После этого он вполне пришёл в себя, насколько это возможно после такой сцены, и продолжил разговор без каких-либо признаков смущения. Чувство стыда, если оно когда-нибудь у него было, исчезло уже много лет назад. Возможно, нечистоплотные отношения с женщинами убили это чувство за годы его жизни.

Дороти же где-то около часа чувствовала себя не в своей тарелке. Но некоторое время спустя поезд доехал до Ипсвича, где остановился на четверть часа и где можно было отвлечься, сходив в буфет и выпив чашечку чая. Последние двадцать миль путешествия они беседовали вполне дружелюбно. Мистер Уорбуртон не возвращался к предложению о замужестве, но, когда поезд подъехал к Найп-Хиллу, он вернулся, правда, не с такой серьёзностью как раньше, к вопросу о будущем Дороти.

– Так ты действительно полагаешь, что вернёшься к работе в приходе? К банальной рутине, к общим обязанностям, к обычным делам? К ревматизму миссис Пайтер, к мозольному пластырю миссис Левин и ко всему остальному? И такая перспектива тебя не смущает?

– Не знаю. Иногда – смущает. Но я думаю, что, как только приступлю к работе, всё будет нормально. Я к этому привыкла, вы же знаете.

– И ты сможешь годами переносить своё расчётливое лицемерие? Ведь всё идёт к этому, ты понимаешь. Не боишься, что правда выйдут наружу? Уверена, что не начнёшь учить детей в воскресной школе читать «Господи, помилуй» шиворот навыворот, или не прочтёшь в «Союзе матерей» пятнадцатую главу Гиббона вместо Джин Стреттон Портер.[108]

– Я так не думаю. Потому что, видите ли, я чувствую, что такого рода работа, даже если она заключается в чтении молитв, которым ты не веришь, или в обучении детей вещам, которые ты не всегда считаешь правильными, – я на самом деле чувствую, что эта работа в какой-то степени полезна.

– Полезна? – переспросил мистер Уорбуртон с неприязнью. – Ты слишком любишь это наводящее тоску слово «полезна». Гипертрофированное чувство долга – вот что с тобой творится. А вот мне, даже малейшая доля здравого смысла подсказывает, что, когда всё идёт хорошо, необходимо хоть немного повеселиться.

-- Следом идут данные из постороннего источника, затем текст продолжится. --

File: config.mk
export PLATFORM = sky130hd
export DESIGN_NAME = keyed_byte_stream_obfuscator_flat
export DESIGN_NICKNAME = d
export VERILOG_FILES = /design/src/rtl/kbso_pkg.sv /design/src/rtl/kbso_in_if.sv /design/src/rtl/kbso_out_if.sv /design/src/rtl/keyed_byte_stream_obfuscator.sv /design/src/flat_wrapper.sv
export VERILOG_INCLUDE_DIRS = /design/src /design/src/rtl
export SDC_FILE = /design/constraint.sdc
export NUM_CORES = 2
export LEC_CHECK = 0
export ABC_AREA = 1
export BUFFER_PORTS_ARGS = -buffer_cell sky130_fd_sc_hd__buf_2
export CAP_MARGIN = 30
export CORE_AREA = 3 3 243 245
export DETAILED_ROUTE_END_ITERATION = 8
export DIE_AREA = 0 0 246 248
export GPL_ROUTABILITY_DRIVEN = 0
export PLACE_DENSITY_LB_ADDON = 0.25
export SYNTH_ARGS = -nofsm -noshare
export SYNTH_HDL_FRONTEND = slang
export SYNTH_SLANG_ARGS = --single-unit
File: constraint.sdc
create_clock -name i_clk -period 4.9 [get_ports i_clk]
set_clock_uncertainty 0.15 [all_clocks]
set_input_delay 0 -clock i_clk [delete_from_list [all_inputs] [get_ports i_clk]]
set_output_delay 0 -clock i_clk [all_outputs]
set_load 0.1 [all_outputs]
File: src/rtl/keyed_byte_stream_obfuscator_macros.svh
// Assertion helpers for the obfuscator RTL.
`ifndef KEYED_BYTE_STREAM_OBFUSCATOR_MACROS_SVH
`define KEYED_BYTE_STREAM_OBFUSCATOR_MACROS_SVH

// Same-cycle implication, masked while reset is applied
`define KBSO_ASSERT_NOW(label, clk, rst_n, ante, cons) \
    label: assert property (@(posedge clk) disable iff (!(rst_n)) (ante) |-> (cons)) \
        else $error("kbso assertion failed");

// Next-cycle implication, masked while reset is applied
`define KBSO_ASSERT_NEXT(label, clk, rst_n, ante, cons) \
    label: assert property (@(posedge clk) disable iff (!(rst_n)) (ante) |=> (cons)) \
        else $error("kbso assertion failed");

`endif

File: src/rtl/kbso_pkg.sv
`default_nettype none
package kbso_pkg;

    localparam int unsigned KEY_W     = 64;
    localparam int unsigned BYTE_W    = 8;
    localparam int unsigned IDX_W     = 12;
    localparam int unsigned CNT_W     = 12;

    // Mixing constants of the keystream
    localparam logic [KEY_W-1:0] SEED_MIX = 64'hafcb_8f2f_f4ff_f33f;
    localparam logic [KEY_W-1:0] STEP_MIX = 64'hfcbf_aff8_f2f4_f3f0;

    // One remainder bit per cycle
    localparam logic [CNT_W-1:0] DIV_STEPS = CNT_W'(KEY_W);

    typedef enum logic [2:0] {
        ST_IDLE,
        ST_SEED,
        ST_EMIT,
        ST_MUL,
        ST_DIV
    } t_kbso_fsm;

    // One reseed step: XOR with the mix constant, rotate left by one
    function automatic logic [KEY_W-1:0] seed_step(input logic [KEY_W-1:0] s);
        logic [KEY_W-1:0] x;
        x = s ^ SEED_MIX;
        return {x[KEY_W-2:0], x[KEY_W-1]};
    endfunction

endpackage
`default_nettype wire

File: src/rtl/kbso_in_if.sv
`default_nettype none
interface kbso_in_if;
    logic                          valid;
    logic                          ready;
    logic [kbso_pkg::BYTE_W-1:0]   data_byte;
    logic [kbso_pkg::IDX_W-1:0]    entry_index;
    logic                          restart;

    modport source (output valid, output data_byte, output entry_index, output restart,
                    input ready);
    modport sink   (input valid, input data_byte, input entry_index, input restart,
                    output ready);
endinterface
`default_nettype wire

File: src/rtl/kbso_out_if.sv
`default_nettype none
interface kbso_out_if;
    logic                          valid;
    logic                          ready;
    logic [kbso_pkg::BYTE_W-1:0]   out_byte;

    modport source (output valid, output out_byte, input ready);
    modport sink   (input valid, input out_byte, output ready);
endinterface
`default_nettype wire

File: src/rtl/keyed_byte_stream_obfuscator.sv
// Keyed byte stream obfuscator.
// i_in (valid/ready) carries one byte item with entry_index and restart; o_out
// (valid/ready) returns the obfuscated byte, one result item per input item.
// The key is written through i_cfg_we / i_cfg_wdata; the user must write it only
// while the block is idle, as the block itself does not enforce this.
// Each item runs in sequence: accept, reseed when restart is set (one rotate
// step per entry_index), emit the byte, one 8x64 multiply-add, then a
// restoring remainder unit producing one bit per cycle.
// The emit step follows acceptance, or the seed steps when restart is set;
// in it the byte is written to the output register.
// The result is held in an output register, so the next item starts as soon
// as the state update finishes even if the receiver has not taken the byte.
// If the receiver stalls, the block waits in the emit step until the output
// register frees up. Entry indexes beyond the last entry cannot occur at 12 bits.
// Reset (synchronous, active low) sets the key to 1, the keystream to zero
// and empties the output register.
`default_nettype none
module keyed_byte_stream_obfuscator (
    input  wire logic                        i_clk,
    input  wire logic                        i_rst_n,
    input  wire logic                        i_cfg_we,
    input  wire logic [kbso_pkg::KEY_W-1:0]  i_cfg_wdata,
    kbso_in_if.sink                          i_in,
    kbso_out_if.source                       o_out
);
    import kbso_pkg::*;

    `include "keyed_byte_stream_obfuscator_macros.svh"

    t_kbso_fsm          r_fsm, n_fsm;
    logic [KEY_W-1:0]   r_key;
    logic [KEY_W-1:0]   r_state, n_state;
    logic [KEY_W-1:0]   r_rem, n_rem;
    logic [KEY_W-1:0]   r_dvd, n_dvd;
    logic [CNT_W-1:0]   r_cnt, n_cnt;
    logic [BYTE_W-1:0]  r_data;
    logic               r_out_valid;
    logic [BYTE_W-1:0]  r_out_byte;

    logic               in_fire;
    logic               emit_fire;
    logic               slot_free;
    logic [KEY_W:0]     div_trial;
    logic [KEY_W:0]     div_diff;
    logic [KEY_W-1:0]   div_rem;
    logic [KEY_W-1:0]   mul_prod;
    logic [KEY_W-1:0]   mul_sum;

    // Handshake and step strobes
    always_comb begin
        slot_free  = !r_out_valid || o_out.ready;
        i_in.ready = (r_fsm == ST_IDLE);
        in_fire    = i_in.valid && (r_fsm == ST_IDLE);
        emit_fire  = (r_fsm == ST_EMIT) && slot_free;
    end

    // Shared datapath: multiply-add and one restoring remainder step
    always_comb begin
        mul_prod  = r_key[15:8] * r_state;
        mul_sum   = {mul_prod[KEY_W-BYTE_W-1:0], {BYTE_W{1'b0}}}
                    + {{(KEY_W-BYTE_W){1'b0}}, r_key[7:0]};
        div_trial = {r_rem, r_dvd[KEY_W-1]};
        div_diff  = div_trial - {1'b0, r_key};
        div_rem   = div_diff[KEY_W] ? div_trial[KEY_W-1:0] : div_diff[KEY_W-1:0];
    end

    // Next state
    always_comb begin
        n_fsm = r_fsm;
        unique case (r_fsm)
            ST_IDLE: begin
                if (in_fire) begin
                    if (i_in.restart && (i_in.entry_index != '0)) begin
                        n_fsm = ST_SEED;
                    end else begin
                        n_fsm = ST_EMIT;
                    end
                end
            end
            ST_SEED: begin
                if (r_cnt == CNT_W'(1)) begin
                    n_fsm = ST_EMIT;
                end
            end
            ST_EMIT: begin
                if (emit_fire) begin
                    n_fsm = ST_MUL;
                end
            end
            ST_MUL: begin
                n_fsm = ST_DIV;
            end
            ST_DIV: begin
                if (r_cnt == CNT_W'(1)) begin
                    n_fsm = ST_IDLE;
                end
            end
            default: begin
                n_fsm = ST_IDLE;
            end
        endcase
    end

    // Datapath register updates per state
    always_comb begin
        n_state = r_state;
        n_rem   = r_rem;
        n_dvd   = r_dvd;
        n_cnt   = r_cnt;
        unique case (r_fsm)
            ST_IDLE: begin
                if (in_fire && i_in.restart) begin
                    n_state = r_key;
                    n_cnt   = CNT_W'(i_in.entry_index);
                end
            end
            ST_SEED: begin
                n_state = seed_step(r_state);
                n_cnt   = r_cnt - CNT_W'(1);
            end
            ST_EMIT: begin
            end
            ST_MUL: begin
                n_dvd = mul_sum;
                n_rem = '0;
                n_cnt = DIV_STEPS;
            end
            ST_DIV: begin
                n_rem = div_rem;
                n_dvd = {r_dvd[KEY_W-2:0], 1'b0};
                n_cnt = r_cnt - CNT_W'(1);
                if (r_cnt == CNT_W'(1)) begin
                    n_state = div_rem ^ STEP_MIX;
                end
            end
            default: begin
            end
        endcase
    end

    // Control and architectural state
    always_ff @(posedge i_clk) begin
        if (!i_rst_n) begin
            r_fsm       <= ST_IDLE;
            r_key       <= KEY_W'(1);
            r_state     <= '0;
            r_out_valid <= 1'b0;
            r_cnt       <= '0;
        end else begin
            r_fsm   <= n_fsm;
            r_state <= n_state;
            r_cnt   <= n_cnt;
            if (i_cfg_we) begin
                r_key <= i_cfg_wdata;
            end
            if (emit_fire) begin
                r_out_valid <= 1'b1;
            end else if (o_out.ready) begin
                r_out_valid <= 1'b0;
            end
        end
    end

    // Payload registers
    always_ff @(posedge i_clk) begin
        r_rem <= n_rem;
        r_dvd <= n_dvd;
        if (in_fire) begin
            r_data <= i_in.data_byte;
        end
        if (emit_fire) begin
            r_out_byte <= r_data ^ r_state[BYTE_W-1:0];
        end
    end

    assign o_out.valid    = r_out_valid;
    assign o_out.out_byte = r_out_byte;

    // Checks
    `KBSO_ASSERT_NOW(a_cnt_live, i_clk, i_rst_n, (r_fsm == ST_SEED || r_fsm == ST_DIV), (r_cnt != '0))
    `KBSO_ASSERT_NOW(a_rem_below_key, i_clk, i_rst_n, (r_fsm == ST_DIV && r_key != '0), (r_rem < r_key))
    `KBSO_ASSERT_NEXT(a_plain_to_emit, i_clk, i_rst_n, (in_fire && !i_in.restart), (r_fsm == ST_EMIT))
    `KBSO_ASSERT_NEXT(a_emit_loads_out, i_clk, i_rst_n, emit_fire, (r_out_valid && r_fsm == ST_MUL))

endmodule
`default_nettype wire
File: src/flat_wrapper.sv
// flat-port wrapper written by rule: the top's interface ports become plain ports
module keyed_byte_stream_obfuscator_flat import kbso_pkg::*;
  (i_clk, i_rst_n, i_cfg_we, i_cfg_wdata, i_in_valid, i_in_data_byte, i_in_entry_index, i_in_restart, i_in_ready, o_out_valid, o_out_out_byte, o_out_ready);
  kbso_in_if i_in_i ();
  kbso_out_if o_out_i ();
  input  wire logic i_clk;
  input  wire logic i_rst_n;
  input  wire logic i_cfg_we;
  input  wire logic [kbso_pkg::KEY_W-1:0] i_cfg_wdata;
  input wire logic [$bits(i_in_i.valid)-1:0] i_in_valid;
  input wire logic [$bits(i_in_i.data_byte)-1:0] i_in_data_byte;
  input wire logic [$bits(i_in_i.entry_index)-1:0] i_in_entry_index;
  input wire logic [$bits(i_in_i.restart)-1:0] i_in_restart;
  output wire logic [$bits(i_in_i.ready)-1:0] i_in_ready;
  output wire logic [$bits(o_out_i.valid)-1:0] o_out_valid;
  output wire logic [$bits(o_out_i.out_byte)-1:0] o_out_out_byte;
  input wire logic [$bits(o_out_i.ready)-1:0] o_out_ready;
  assign i_in_i.valid = i_in_valid;
  assign i_in_i.data_byte = i_in_data_byte;
  assign i_in_i.entry_index = i_in_entry_index;
  assign i_in_i.restart = i_in_restart;
  assign i_in_ready = i_in_i.ready;
  assign o_out_valid = o_out_i.valid;
  assign o_out_out_byte = o_out_i.out_byte;
  assign o_out_i.ready = o_out_ready;
  keyed_byte_stream_obfuscator u_core (.i_clk(i_clk), .i_rst_n(i_rst_n), .i_cfg_we(i_cfg_we), .i_cfg_wdata(i_cfg_wdata), .i_in(i_in_i), .o_out(o_out_i));
endmodule
==> run summary <==
CTS Buf Count = 35
Area of the multi-input gates = 0.0230 mm2
Routed metal-1 wire length = 45.0 mm
Logic pwr share = 0.658
R2R cell count = 20
DR pass1 iterations = 9
DR top layer = met4
Setup CP Type = flop to flop
Slew Limit Fails = 0
Routed wire length = 126 mm
Clock group share of total power = 0.136
CP Max Fanout = 7
Worst Hold Endpoint = u_core.r_data[5]$_DFFE_PP_
# rows = 88
Final core utilization = 0.742
DR vias/cell = 5.76
Ys Warns = 0
Worst Path Required = 5.10 ns
Final non-filler cell total = 6194
I/O pins = 100
Register area = 0.00724 mm2
WL met3 = 16.7 mm
Initial antenna violation count = 2
Critical R2R Capture = u_core.r_dvd[31]$_DFFE_PP_
Switching power share of the total = 0.501
Netlist cell types = 55
Area share of fa/ha/maj cells after synthesis = 0.229
Final worst-path cycle share = 1.12
Mux contribution to synthesized area = 0
Root buffer cell = clkbuf_16
Violated checks = negative setup slack
Post-route setup slack = -0.597 ns
Final instance area = 0.0426 mm2
Fmax = 182 MHz
Clk Latency, worst-skew pair = 0.58 ns
Largest net degree at the start of global routing = 148
Power Dens Cells = 441 mW/mm2
Core area = 0.0574 mm2
Fraction of layout cells with a size suffix above 1 = 0.210
Area post-placement = 0.0370 mm2
Final ANT Viol Nets = 0
Fillers = 4124
First-pass GRT wire length = 184 mm
CTS tree = yes
Synth Area in Compound Gates = 0.112
GRT Overall Usage = 0.386
Die footprint = 0.0610 mm2
GRT overflow = 0
Worst ir drop on vdd = 469 uV
Startpoint class of the critical path = flop
Design Power = 18.8 mW
Area Overhead vs Synth = 27.3%
Nets@finish = 5922
Post-detail-place hpwl = 81.8 mm
Asr flop ratio synth = 0
Syn nets = 5424
Hold Path Stages = 2
Max cap viols = 0
Die height = 248 um
R2r setup slk = -0.60 ns
Hold Path Origin = i_in_data_byte[5]
Wire length on met2 = 54.8 mm
Fin crit period = 5.50 ns
# setup viols final = 42
Vias in the first global route = 34100
Worst EP arrival = 5.69 ns
Largest buffer count on any clock path = 3
Largest family of logic cells by synthesized area = simple AND/OR/NAND/NOR gates
Min Hold Slack = 0.0107 ns
Synthesized cell area = 0.0334 mm2
DRC violation total after the first TritonRoute iteration = 4568
Max-Slew Margin vs Limit = 0.337
Synth Register Bits = 288
Int Power = 9.36 mW
Wire per inst = 20.4 um
Clock slew at reported path FFs = 0.06 ns
Min-Delay Path Class = primary input to flop
Reg2Reg Launch Point = u_core.r_key[15]$_SDFFE_PN0P_
Sequential fraction of design power = 0.205
Clk sinks = 288
# DRC = 0
H-Tree Depth = 2
Post-Syn Area per Cell = 6.82 um2
RSZ-0062 raised after global routing = true
Initial Util = 0.583
Post-synthesis xor/xnor area fraction = 0.0175
Simple-gate area share of the yosys netlist = 0.268
Post-synth EDFFs = 144
Mapped Cells = 4903
Die Wd = 246 um
Outcome = finished with violations
Post-synthesis sequential area ratio = 0.215
Top_reg_cell synth = edfxtp_1
P_sw = 9.40 mW
Final Hold Vio Count = 0
I/O Buffers = 99
Crit. End Element = flop
P_leak = 23.0 nW
Inst Count DP = 5904
Worst Tran Pin Value = 0.995 ns
Vias after detailed routing = 35700
## metal layers
metal	up-vias	track usage
li1	15900	-
met1	16400	0.486
met2	2631	0.609
met3	720	0.0944
met4	0	0.217
met5	-	0
## logic make-up (layout without fill, tap and decap cells)
| kind of cell | Yosys count | after routing |
|---|---|---|
| and+or+nand+nor | 2081 | 2081 |
| buffers and inverters | 1370 | 1893 |
| AOI/OAI and AO/OA | 666 | 666 |
| adders and majority gates | 431 | 431 |
| DFF | 288 | 288 |
| xor gates and xnor gates | 67 | 67 |
| other | 0 | 3 |
## registers in the layout, summed over array words and instances (netlist names)
register / count
u_core.o_out.out_byte: 8
u_core.o_out.valid: 1
u_core.r_cnt: 12
u_core.r_data: 8
u_core.r_dvd: 64
u_core.r_fsm: 3
u_core.r_key: 64
u_core.r_rem: 64
u_core.r_state: 64
## power groups by stage
stage | sequential, mW | clock (mW) | combinational, mW
floorplan | 3.69 | 0 | 6.53
global placement | 3.80 | 0 | 9.72
detailed placement | 3.80 | 0 | 9.98
CTS | 3.77 | 2.55 | 11.0
global route | 3.87 | 2.66 | 13.2
finish | 3.85 | 2.56 | 12.4
## cell usage in the layout, fill, tap and decap left out, types with 44 or more instances in the layout
cell type      instances
ha_1                  83
dfxtp_1              129
nand2_2               62
fa_1                 284
nand3_1              197
a21oi_1              215
o21ai_0              189
buf_4                332
a21oi_2               66
nand2_1             1310
nor2_2                44
o22ai_1               45
nor2_1               202
edfxtp_1             144
dlygate4sd3_1        159
inv_2                 81
inv_1               1082
buf_2                 98
ha_4                  45
nand2_4               64
nand3_2               53
## cells in the mapped netlist (24+ instances only)
master,number,share of area
o22ai_1,45,0.0084
a21oi_2,35,0.0092
nand2_1,1393,0.16
nor3_1,24,0.0036
nor2_1,271,0.030
xor2_1,41,0.011
xnor2_1,26,0.0068
nand4_1,31,0.0058
ha_1,130,0.049
a21oi_1,265,0.040
nand2_4,32,0.011
a221oi_1,24,0.0063
dfxtp_1,144,0.086
nand3_1,209,0.031
nand3_2,43,0.013
fa_1,301,0.18
inv_1,1141,0.13
clkbuf_1,148,0.017
edfxtp_1,144,0.13
a31oi_1,26,0.0049
o21ai_0,226,0.034
buf_1,26,0.0029
inv_2,24,0.0027
## layout make-up
class	count	area share
antenna	3	0.000176
clock buffer	43	0.0215
clock inverter	19	0.00376
inverter	1172	0.103
multi-input combinational	3245	0.541
sequential	288	0.170
tap	765	0.0225
timing repair buffer	659	0.138
## worst max-delay path: stages, from the launching register on
cell and delay (ns):
dfxtp_4 0.40, clkbuf_16 0.18, nand2_1 0.09, inv_1 0.08, fa_1 0.55, fa_1 0.45
fa_1 0.52, inv_1 0.05, fa_1 0.76, inv_2 0.10, ha_4 0.35, nand2_4 0.09
nor2_4 0.10, nand2_2 0.12, nor4_4 0.30, buf_4 0.22, nand2_2 0.06, nand3_2 0.07
inv_2 0.08, or2_2 0.30, a31oi_1 0.24
## metrics by stage
stage | setup TNS, ns | setup WS (ns)
3_3_place_gp | -8.33 | -0.492
5_1_grt | -16.95 | -0.632
2_1_floorplan | 0 | 0.00234
3_5_place_dp | -11.00 | -0.614
6_report | -11.76 | -0.597
4_1_cts | -0.0566 | -0.0196
## how the worst max path moves through the flow
stage | start | endpoint | slack [ns]
2_1_floorplan | u_core.r_key[12]$_SDFFE_PN0P_ | u_core.r_dvd[48]$_DFFE_PP_ | 0.002
6_report | u_core.r_key[15]$_SDFFE_PN0P_ | u_core.r_dvd[31]$_DFFE_PP_ | -0.60
5_1_grt | u_core.r_state[4]$_SDFFE_PN0P_ | u_core.r_dvd[37]$_DFFE_PP_ | -0.63
3_3_place_gp | u_core.r_key[12]$_SDFFE_PN0P_ | u_core.r_dvd[55]$_DFFE_PP_ | -0.49
3_5_place_dp | u_core.r_key[12]$_SDFFE_PN0P_ | u_core.r_dvd[55]$_DFFE_PP_ | -0.61
4_1_cts | u_core.r_key[11]$_SDFFE_PN0P_ | u_core.r_dvd[62]$_DFFE_PP_ | -0.02
## timing repair
item                                    CTS  global route
pin swaps                               153           174
endpoints found under the setup margin   45            43
hold buffers                            159             0
resized for setup                       318           265
setup buffers                            31            26
hold endpoints to repair                150             0
gates cloned                              5             7
No activity file was read; power rests on OpenSTA's default activity.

– Но это гедонизм, – возразила Дороти.

– Дорогое моё дитя! Покажи мне хоть одну жизненную философию, где не было бы гедонизма. Ваши отвратительные христианские святые – самые большие гедонисты. Они ищут вечного блаженства, тогда как бедные грешники не надеются больше, чем на несколько лет. В конечном счёте мы все стараемся немного повеселиться, просто у некоторых людей это принимает такие извращённые формы. Твоё представление о веселье сводится к массированию ног миссис Пайтер.

– Это не совсем так, но… о, я просто не могу это объяснить.

Она могла бы сказать, что, хоть вера её и утрачена, она не изменила, не могла изменить, не хотела менять весь свой предыдущий духовный опыт; что её вселенная, несмотря на то, что сейчас она казалась пустой и лишённой смысла, всё же по сути была христианской вселенной; что образ жизни христианина всё-таки был для неё естественным. Но она не могла облечь это в слова и чувствовала, что, если и попытается это сделать, он, вероятно, её высмеет. Поэтому она неловко заключила:

– Я почему-то чувствую, что мне лучше продолжать жить, как было раньше.

– Всё в точности, как было раньше? По полной программе? «Наставник девочек», «Союз матерей», «Группа надежды», «Брачный союз», посещения прихожан, преподавание в Воскресной школе, дважды в неделю Святое Причастие – о вот мы опять ходим вокруг да около славословия и распеваем григорианские хоралы? Ты правда уверена, что сможешь всё это выдержать?

Вопреки обыкновению, Дороти улыбнулась.